### [TASK]
Under this line are the records; write out word for word the part that begins at the line containing "read. It is" and ends at the line containing "as offered; the", and no more.

### [SOURCE RECORDS]
<file path="src/rtl/ppkd_pkg.sv">
// ----------------------------------------------------------------------------
// Key dongle package
// Types, byte codes, command sets and the fixed password and product tables.
// ----------------------------------------------------------------------------
package ppkd_pkg;

	// Sizes
	localparam int PASSWORD_LEN = 14;
	localparam int PRODUCT_LEN  = 46;
	localparam int CAPTURE_LEN  = 41;
	localparam int POS_W        = 6;
	localparam int ROM_DEPTH    = 64;

	// Product index derivation from the second capture
	localparam int TAP_FIRST    = 2;
	localparam int TAP_STRIDE   = 3;
	localparam int TAP_BIT      = 6;
	localparam int TAP_COUNT    = (CAPTURE_LEN - TAP_FIRST + TAP_STRIDE - 1) / TAP_STRIDE;
	localparam int DIFF_W       = TAP_COUNT + 1;
	localparam int INDEX_SHIFT  = 4;
	localparam int IDX_W        = 17;
	localparam int IDX_MAX      = 65535;
	localparam int INDEX_BASE   = 'hc08;
	localparam int INDEX_LIMIT  = 'h38;
	localparam int PRODUCT_BITS = PRODUCT_LEN * 8;

	// Byte codes
	localparam logic [7:0]  UNLOCK_A      = 8'hc6;
	localparam logic [7:0]  UNLOCK_B      = 8'hc7;
	localparam logic [7:0]  UNLOCK_END    = 8'h80;
	localparam logic [7:0]  CMD_SELECT    = 8'h9d;
	localparam logic [7:0]  HDR_FIRST     = 8'h9c;
	localparam logic [7:0]  HDR_SECOND    = 8'h9e;
	localparam logic [7:0]  STATUS_RESET  = 8'h80;
	localparam logic [7:0]  STATUS_ANSWER = 8'h20;
	localparam logic [15:0] PATTERN_KEY   = 16'h534d;

	// Access kinds
	localparam logic ACCESS_WRITE = 1'b0;
	localparam logic ACCESS_READ  = 1'b1;

	typedef enum logic [1:0] {
		PH_IDLE  = 2'd0,
		PH_PASS  = 2'd1,
		PH_AFTER = 2'd2,
		PH_READ  = 2'd3
	} phase_t;

	typedef enum logic [1:0] {
		KM_NONE = 2'd0,
		KM_PASS = 2'd1,
		KM_CMD  = 2'd2,
		KM_PROD = 2'd3
	} key_mode_t;

	typedef enum logic [1:0] {
		UL_IDLE = 2'd0,
		UL_A    = 2'd1,
		UL_B    = 2'd2,
		UL_C    = 2'd3
	} unlock_t;

	typedef struct packed {
		logic       mode;
		logic [7:0] data_byte;
	} item_t;

	typedef struct packed {
		logic  fire;
		item_t item;
	} step_t;

	localparam logic [7:0] PASSWORD_ROM [ROM_DEPTH] = '{
		8'hc3, 8'hd9, 8'hd3, 8'hfb, 8'h9d, 8'h89, 8'hb9, 8'ha1,
		8'hb3, 8'hc1, 8'hf1, 8'hcd, 8'hdf, 8'h9d, 8'h00, 8'h00,
		8'h00, 8'h00, 8'h00, 8'h00, 8'h00, 8'h00, 8'h00, 8'h00,
		8'h00, 8'h00, 8'h00, 8'h00, 8'h00, 8'h00, 8'h00, 8'h00,
		8'h00, 8'h00, 8'h00, 8'h00, 8'h00, 8'h00, 8'h00, 8'h00,
		8'h00, 8'h00, 8'h00, 8'h00, 8'h00, 8'h00, 8'h00, 8'h00,
		8'h00, 8'h00, 8'h00, 8'h00, 8'h00, 8'h00, 8'h00, 8'h00,
		8'h00, 8'h00, 8'h00, 8'h00, 8'h00, 8'h00, 8'h00, 8'h00
	};

	localparam logic [7:0] PRODUCT_ROM [ROM_DEPTH] = '{
		8'h51, 8'h4c, 8'h52, 8'h4d, 8'h53, 8'h4e, 8'h53, 8'h4e,
		8'h53, 8'h49, 8'h53, 8'h48, 8'h53, 8'h4b, 8'h53, 8'h4a,
		8'h53, 8'h43, 8'h53, 8'h45, 8'h52, 8'h46, 8'h53, 8'h43,
		8'h53, 8'h41, 8'hac, 8'h40, 8'h53, 8'hbc, 8'h53, 8'h42,
		8'h53, 8'h57, 8'h53, 8'h5d, 8'h52, 8'h5e, 8'h53, 8'h5b,
		8'h53, 8'h59, 8'hac, 8'h58, 8'h53, 8'ha4, 8'h00, 8'h00,
		8'h00, 8'h00, 8'h00, 8'h00, 8'h00, 8'h00, 8'h00, 8'h00,
		8'h00, 8'h00, 8'h00, 8'h00, 8'h00, 8'h00, 8'h00, 8'h00
	};

	// Commands swallowed without an answer in command mode
	function automatic logic mode2_silent(logic [7:0] v);
		logic hit;
		unique case (v)
			8'h94, 8'h9e, 8'ha4, 8'hb2, 8'hbe, 8'hd0: hit = 1'b1;
			default: hit = 1'b0;
		endcase
		return hit;
	endfunction

	// Commands answered in command mode only
	function automatic logic mode2_answer(logic [7:0] v);
		logic hit;
		unique case (v)
			8'h8a, 8'h8e, 8'hca, 8'hd2, 8'he2, 8'hf0, 8'hfc: hit = 1'b1;
			default: hit = 1'b0;
		endcase
		return hit;
	endfunction

	// Commands answered in every read mode, but for those swallowed in command mode
	function automatic logic general_answer(logic [7:0] v);
		logic hit;
		unique case (v)
			8'h88,
			8'h94, 8'h98, 8'h9c, 8'h9e,
			8'ha0, 8'ha4, 8'haa, 8'hae,
			8'hb0, 8'hb2, 8'hbc, 8'hbe,
			8'hc2, 8'hc6, 8'hc8, 8'hce,
			8'hd0, 8'hd6, 8'hd8, 8'hdc,
			8'he0, 8'he6, 8'hea, 8'hee,
			8'hf2, 8'hf6: hit = 1'b1;
			default: hit = 1'b0;
		endcase
		return hit;
	endfunction

	// Capture positions whose bit feeds the product index
	function automatic logic is_tap(logic [POS_W-1:0] pos);
		logic hit;
		hit = 1'b0;
		for (int k = 0; k < TAP_COUNT; k++) begin
			if (pos == POS_W'(TAP_FIRST + k * TAP_STRIDE))
				hit = 1'b1;
		end
		return hit;
	endfunction

endpackage

</file>
<file path="src/rtl/ppkd_ifs.sv">
// ----------------------------------------------------------------------------
// Key dongle channels
// Valid/ready channels for access items and status results.
// ----------------------------------------------------------------------------
interface ppkd_req_if;
	logic       valid;
	logic       ready;
	logic       mode;
	logic [7:0] data_byte;

	modport source (output valid, output mode, output data_byte, input ready);
	modport sink (input valid, input mode, input data_byte, output ready);
endinterface

interface ppkd_rsp_if;
	logic       valid;
	logic       ready;
	logic [7:0] status;

	modport source (output valid, output status, input ready);
	modport sink (input valid, input status, output ready);
endinterface

</file>
<file path="src/rtl/ppkd_core.sv">
// ----------------------------------------------------------------------------
// Key dongle core
// Unlock detector, password check, index capture and answer logic; all
// state moves by one access per cycle, and only when an access fires.
// ----------------------------------------------------------------------------
module ppkd_core (
	input  logic            clk,
	input  logic            arst_n,
	input  ppkd_pkg::step_t step,
	output logic [7:0]      status
);
	import ppkd_pkg::*;

	unlock_t                 unlock_q, unlock_d;
	phase_t                  phase_q, phase_d;
	phase_t                  ph;
	key_mode_t               km_q, km_d;
	logic [POS_W-1:0]        pos_q, pos_d, pos_inc;
	logic signed [IDX_W-1:0] idx_q, idx_d, idx_sat;
	logic [7:0]              status_q, status_d;
	logic                    match_q, match_d, match_next;
	logic                    hdr_q, hdr_d, hdr_next;
	logic [TAP_COUNT-1:0]    acc_q, acc_d, acc_next;
	logic [7:0]              v;
	logic                    reopen;
	logic signed [DIFF_W-1:0] diff;
	logic signed [DIFF_W+INDEX_SHIFT-1:0] idx_wide;
	logic                    key_sel;
	logic [15:0]             up, upm1, word;
	logic [7:0]              rom_byte;
	logic [2:0]              rsh;
	logic [3:0]              psh;
	logic                    read_bit;

	assign v = step.item.data_byte;

	// Advance the capture position, holding at the top
	assign pos_inc = (pos_q == '1) ? pos_q : pos_q + POS_W'(1);

	// Running password compare
	always_comb begin
		if (pos_q == '0)
			match_next = (v == PASSWORD_ROM[pos_q]);
		else
			match_next = match_q & (v == PASSWORD_ROM[pos_q]);
	end

	// Header check and index bit collection for the second capture
	always_comb begin
		if (pos_q == '0)
			hdr_next = (v == HDR_FIRST);
		else if (pos_q == POS_W'(1))
			hdr_next = hdr_q & (v == HDR_SECOND);
		else
			hdr_next = hdr_q;

		if (pos_q == '0)
			acc_next = '0;
		else if (is_tap(pos_q))
			acc_next = {acc_q[TAP_COUNT-2:0], v[TAP_BIT]};
		else
			acc_next = acc_q;
	end

	// Derive the product bit index, saturated
	always_comb begin
		diff     = $signed({1'b0, acc_next}) - $signed(DIFF_W'(INDEX_BASE));
		idx_wide = {diff, {INDEX_SHIFT{1'b0}}};
		key_sel  = diff < $signed(DIFF_W'(INDEX_LIMIT));
		if (idx_wide > $signed((DIFF_W+INDEX_SHIFT)'(IDX_MAX)))
			idx_sat = IDX_W'(IDX_MAX);
		else
			idx_sat = idx_wide[IDX_W-1:0];
	end

	// Pick the answer bit for a status read
	always_comb begin
		up       = idx_q[15:0];
		upm1     = up - 16'd1;
		rom_byte = PRODUCT_ROM[upm1[8:3]];
		rsh      = 3'd0 - up[2:0];
		psh      = 4'd0 - up[3:0];
		word     = PATTERN_KEY ^ (upm1 >> 4);
		if (idx_q[IDX_W-1] || idx_q == '0)
			read_bit = 1'b0;
		else if (idx_q <= $signed(IDX_W'(PRODUCT_BITS)))
			read_bit = rom_byte[rsh];
		else
			read_bit = word[psh];
	end

	// Next state for one access
	always_comb begin
		unlock_d = unlock_q;
		phase_d  = phase_q;
		km_d     = km_q;
		pos_d    = pos_q;
		idx_d    = idx_q;
		status_d = status_q;
		match_d  = match_q;
		hdr_d    = hdr_q;
		acc_d    = acc_q;
		ph       = phase_q;
		reopen   = 1'b0;

		if (step.fire) begin
			if (step.item.mode == ACCESS_WRITE) begin
				unique case (unlock_q)
					UL_IDLE: unlock_d = (v == UNLOCK_A) ? UL_A : UL_IDLE;
					UL_A:    unlock_d = (v == UNLOCK_B) ? UL_B : UL_IDLE;
					UL_B: begin
						if (v == UNLOCK_A) begin
							unlock_d = UL_C;
						end else begin
							unlock_d = UL_IDLE;
							ph       = PH_IDLE;
						end
					end
					UL_C: begin
						unlock_d = UL_IDLE;
						reopen   = (v == UNLOCK_END);
					end
				endcase
				phase_d = ph;

				if (reopen) begin
					// Unlock complete: open the password capture, status stays
					phase_d = PH_PASS;
					pos_d   = '0;
				end else begin
					status_d = '0;
					unique case (ph)
						PH_READ: begin
							priority if (km_q == KM_CMD && mode2_silent(v))
								status_d = '0;
							else if (km_q == KM_CMD && mode2_answer(v))
								status_d = STATUS_ANSWER;
							else if (general_answer(v))
								status_d = STATUS_ANSWER;
							else
								status_d = '0;
						end
						PH_AFTER: begin
							if (v[0]) begin
								if (km_q == KM_PASS && v == CMD_SELECT)
									km_d = KM_CMD;
								phase_d = PH_READ;
							end else if (km_q == KM_PASS) begin
								pos_d = pos_inc;
								hdr_d = hdr_next;
								acc_d = acc_next;
								if (pos_inc == POS_W'(CAPTURE_LEN)) begin
									phase_d = PH_READ;
									if (hdr_next) begin
										idx_d = idx_sat;
										if (key_sel)
											km_d = KM_PROD;
									end
								end
							end
						end
						PH_PASS: begin
							if (v[0]) begin
								pos_d   = pos_inc;
								match_d = match_next;
								if (pos_inc == POS_W'(PASSWORD_LEN)) begin
									phase_d = PH_AFTER;
									pos_d   = '0;
									km_d    = match_next ? KM_PASS : KM_NONE;
								end
							end
						end
						PH_IDLE: begin
						end
					endcase
				end
			end else begin
				// Status read: product bits in the product mode only
				if (phase_q == PH_READ && km_q == KM_PROD) begin
					status_d = {2'b00, read_bit, 5'b00000};
					if (idx_q != IDX_W'(IDX_MAX))
						idx_d = idx_q + IDX_W'(1);
				end
			end
		end
	end

	// State registers
	always_ff @(posedge clk or negedge arst_n) begin
		if (!arst_n) begin
			unlock_q <= UL_IDLE;
			phase_q  <= PH_IDLE;
			km_q     <= KM_NONE;
			pos_q    <= '0;
			idx_q    <= '0;
			status_q <= STATUS_RESET;
			match_q  <= 1'b0;
			hdr_q    <= 1'b0;
			acc_q    <= '0;
		end else begin
			unlock_q <= unlock_d;
			phase_q  <= phase_d;
			km_q     <= km_d;
			pos_q    <= pos_d;
			idx_q    <= idx_d;
			status_q <= status_d;
			match_q  <= match_d;
			hdr_q    <= hdr_d;
			acc_q    <= acc_d;
		end
	end

	assign status = status_d;

endmodule

</file>
<file path="src/rtl/parallel_port_key_dongle.sv">
// ----------------------------------------------------------------------------
// Parallel port key dongle
// Access items in, one status result out per item.
// ----------------------------------------------------------------------------
// Each accepted item is one port access: a data write or a status read. It is
// held in an input register and decided by the core when the result register
// is free; its status byte then lands in the result register, which offers it.
// A new item can be taken every cycle while results are taken as offered; the
// limit is the state update in the core, which every access reads and writes.
// While a result waits to be taken, one more item is still accepted into the
// input register. No memory is used: the capture is reduced to a running
// compare, so there is no clearing pass.
module parallel_port_key_dongle (
	input logic        clk,
	input logic        arst_n,
	ppkd_req_if.sink   req,
	ppkd_rsp_if.source rsp
);
	import ppkd_pkg::*;

	logic       valid_s1;
	item_t      item_s1;
	logic       advance;
	step_t      step;
	logic [7:0] status_d;
	logic       valid_s2;
	logic [7:0] status_s2;

	// Move the held item on when the result register is free
	assign advance   = valid_s1 && (!valid_s2 || rsp.ready);
	assign req.ready = !valid_s1 || advance;

	// Input register
	always_ff @(posedge clk or negedge arst_n) begin
		if (!arst_n) begin
			valid_s1 <= 1'b0;
		end else if (req.ready) begin
			valid_s1 <= req.valid;
		end
	end

	always_ff @(posedge clk) begin
		if (req.valid && req.ready) begin
			item_s1.mode      <= req.mode;
			item_s1.data_byte <= req.data_byte;
		end
	end

	assign step.fire = advance;
	assign step.item = item_s1;

	ppkd_core u_core (
		.clk    (clk),
		.arst_n (arst_n),
		.step   (step),
		.status (status_d)
	);

	// Result register
	always_ff @(posedge clk or negedge arst_n) begin
		if (!arst_n) begin
			valid_s2 <= 1'b0;
		end else if (advance) begin
			valid_s2 <= 1'b1;
		end else if (rsp.ready) begin
			valid_s2 <= 1'b0;
		end
	end

	always_ff @(posedge clk) begin
		if (advance)
			status_s2 <= status_d;
	end

	assign rsp.valid  = valid_s2;
	assign rsp.status = status_s2;

endmodule

</file>
<file path="src/flat_wrapper.sv">
// flat-port wrapper written by rule: the top's interface ports become plain ports
module parallel_port_key_dongle_flat import ppkd_pkg::*;
  (clk, arst_n, req_valid, req_mode, req_data_byte, req_ready, rsp_valid, rsp_status, rsp_ready);
  ppkd_req_if req_i ();
  ppkd_rsp_if rsp_i ();
  input logic clk;
  input logic arst_n;
  input wire logic [$bits(req_i.valid)-1:0] req_valid;
  input wire logic [$bits(req_i.mode)-1:0] req_mode;
  input wire logic [$bits(req_i.data_byte)-1:0] req_data_byte;
  output wire logic [$bits(req_i.ready)-1:0] req_ready;
  output wire logic [$bits(rsp_i.valid)-1:0] rsp_valid;
  output wire logic [$bits(rsp_i.status)-1:0] rsp_status;
  input wire logic [$bits(rsp_i.ready)-1:0] rsp_ready;
  assign req_i.valid = req_valid;
  assign req_i.mode = req_mode;
  assign req_i.data_byte = req_data_byte;
  assign req_ready = req_i.ready;
  assign rsp_valid = rsp_i.valid;
  assign rsp_status = rsp_i.status;
  assign rsp_i.ready = rsp_ready;
  parallel_port_key_dongle u_core (.clk(clk), .arst_n(arst_n), .req(req_i), .rsp(rsp_i));
endmodule
</file>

### [OUTPUT OF THE TASK]
// Each accepted item is one port access: a data write or a status read. It is
// held in an input register and decided by the core when the result register
// is free; its status byte then lands in the result register, which offers it.
// A new item can be taken every cycle while results are taken as offered; the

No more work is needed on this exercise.